> [Records supplied]:
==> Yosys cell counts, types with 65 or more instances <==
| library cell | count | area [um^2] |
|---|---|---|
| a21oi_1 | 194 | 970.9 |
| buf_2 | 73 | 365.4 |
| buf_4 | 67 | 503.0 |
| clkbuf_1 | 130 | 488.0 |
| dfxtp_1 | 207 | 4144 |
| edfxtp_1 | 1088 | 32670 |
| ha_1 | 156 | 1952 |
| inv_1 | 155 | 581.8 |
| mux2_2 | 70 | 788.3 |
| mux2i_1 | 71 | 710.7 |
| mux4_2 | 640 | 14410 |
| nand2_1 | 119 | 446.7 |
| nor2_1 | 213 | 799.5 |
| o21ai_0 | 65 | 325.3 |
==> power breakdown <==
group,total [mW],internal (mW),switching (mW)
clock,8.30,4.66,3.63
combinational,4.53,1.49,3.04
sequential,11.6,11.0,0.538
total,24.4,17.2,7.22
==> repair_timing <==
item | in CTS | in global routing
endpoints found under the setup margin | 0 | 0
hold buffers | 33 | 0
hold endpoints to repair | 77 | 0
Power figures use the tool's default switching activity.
--- config.mk ---
export PLATFORM = sky130hd
export DESIGN_NAME = dsp_backend
export DESIGN_NICKNAME = d
export VERILOG_FILES = /design/src/hdl/dsp_backend_pkg.sv /design/src/hdl/dsp_backend.sv /design/src/hdl/dsp_cfg_regs.sv /design/src/hdl/ffe_datapath.sv /design/src/hdl/mlsd_checker.sv /design/src/hdl/sample_delay_line.sv /design/src/hdl/slicer.sv
export SDC_FILE = /design/constraint.sdc
export NUM_CORES = 2
export LEC_CHECK = 0
export BUFFER_PORTS_ARGS = -buffer_cell sky130_fd_sc_hd__clkbuf_2
export CORE_MARGIN = 2
export CORE_UTILIZATION = 55
export CTS_CLUSTER_SIZE = 20
export DETAILED_ROUTE_END_ITERATION = 8
export PLACE_DENSITY = 0.71
export SLEW_MARGIN = 25
export SYNTH_ARGS = -nofsm -noshare
export SYNTH_HDL_FRONTEND = slang
export SYNTH_SLANG_ARGS = --single-unit
--- constraint.sdc ---
create_clock -name clk -period 11.1 [get_ports clk]
set_input_delay 0.555 -clock clk [delete_from_list [all_inputs] [get_ports clk]]
set_output_delay 0.555 -clock clk [all_outputs]
set_load 0.02 [all_outputs]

> [What the task requires]: Write the records above out again, exactly as they are.

> [Answer to this problem]:
==> Yosys cell counts, types with 65 or more instances <==
| library cell | count | area [um^2] |
|---|---|---|
| a21oi_1 | 194 | 970.9 |
| buf_2 | 73 | 365.4 |
| buf_4 | 67 | 503.0 |
| clkbuf_1 | 130 | 488.0 |
| dfxtp_1 | 207 | 4144 |
| edfxtp_1 | 1088 | 32670 |
| ha_1 | 156 | 1952 |
| inv_1 | 155 | 581.8 |
| mux2_2 | 70 | 788.3 |
| mux2i_1 | 71 | 710.7 |
| mux4_2 | 640 | 14410 |
| nand2_1 | 119 | 446.7 |
| nor2_1 | 213 | 799.5 |
| o21ai_0 | 65 | 325.3 |
==> power breakdown <==
group,total [mW],internal (mW),switching (mW)
clock,8.30,4.66,3.63
combinational,4.53,1.49,3.04
sequential,11.6,11.0,0.538
total,24.4,17.2,7.22
==> repair_timing <==
item | in CTS | in global routing
endpoints found under the setup margin | 0 | 0
hold buffers | 33 | 0
hold endpoints to repair | 77 | 0
Power figures use the tool's default switching activity.
--- config.mk ---
export PLATFORM = sky130hd
export DESIGN_NAME = dsp_backend
export DESIGN_NICKNAME = d
export VERILOG_FILES = /design/src/hdl/dsp_backend_pkg.sv /design/src/hdl/dsp_backend.sv /design/src/hdl/dsp_cfg_regs.sv /design/src/hdl/ffe_datapath.sv /design/src/hdl/mlsd_checker.sv /design/src/hdl/sample_delay_line.sv /design/src/hdl/slicer.sv
export SDC_FILE = /design/constraint.sdc
export NUM_CORES = 2
export LEC_CHECK = 0
export BUFFER_PORTS_ARGS = -buffer_cell sky130_fd_sc_hd__clkbuf_2
export CORE_MARGIN = 2
export CORE_UTILIZATION = 55
export CTS_CLUSTER_SIZE = 20
export DETAILED_ROUTE_END_ITERATION = 8
export PLACE_DENSITY = 0.71
export SLEW_MARGIN = 25
export SYNTH_ARGS = -nofsm -noshare
export SYNTH_HDL_FRONTEND = slang
export SYNTH_SLANG_ARGS = --single-unit
--- constraint.sdc ---
create_clock -name clk -period 11.1 [get_ports clk]
set_input_delay 0.555 -clock clk [delete_from_list [all_inputs] [get_ports clk]]
set_output_delay 0.555 -clock clk [all_outputs]
set_load 0.02 [all_outputs]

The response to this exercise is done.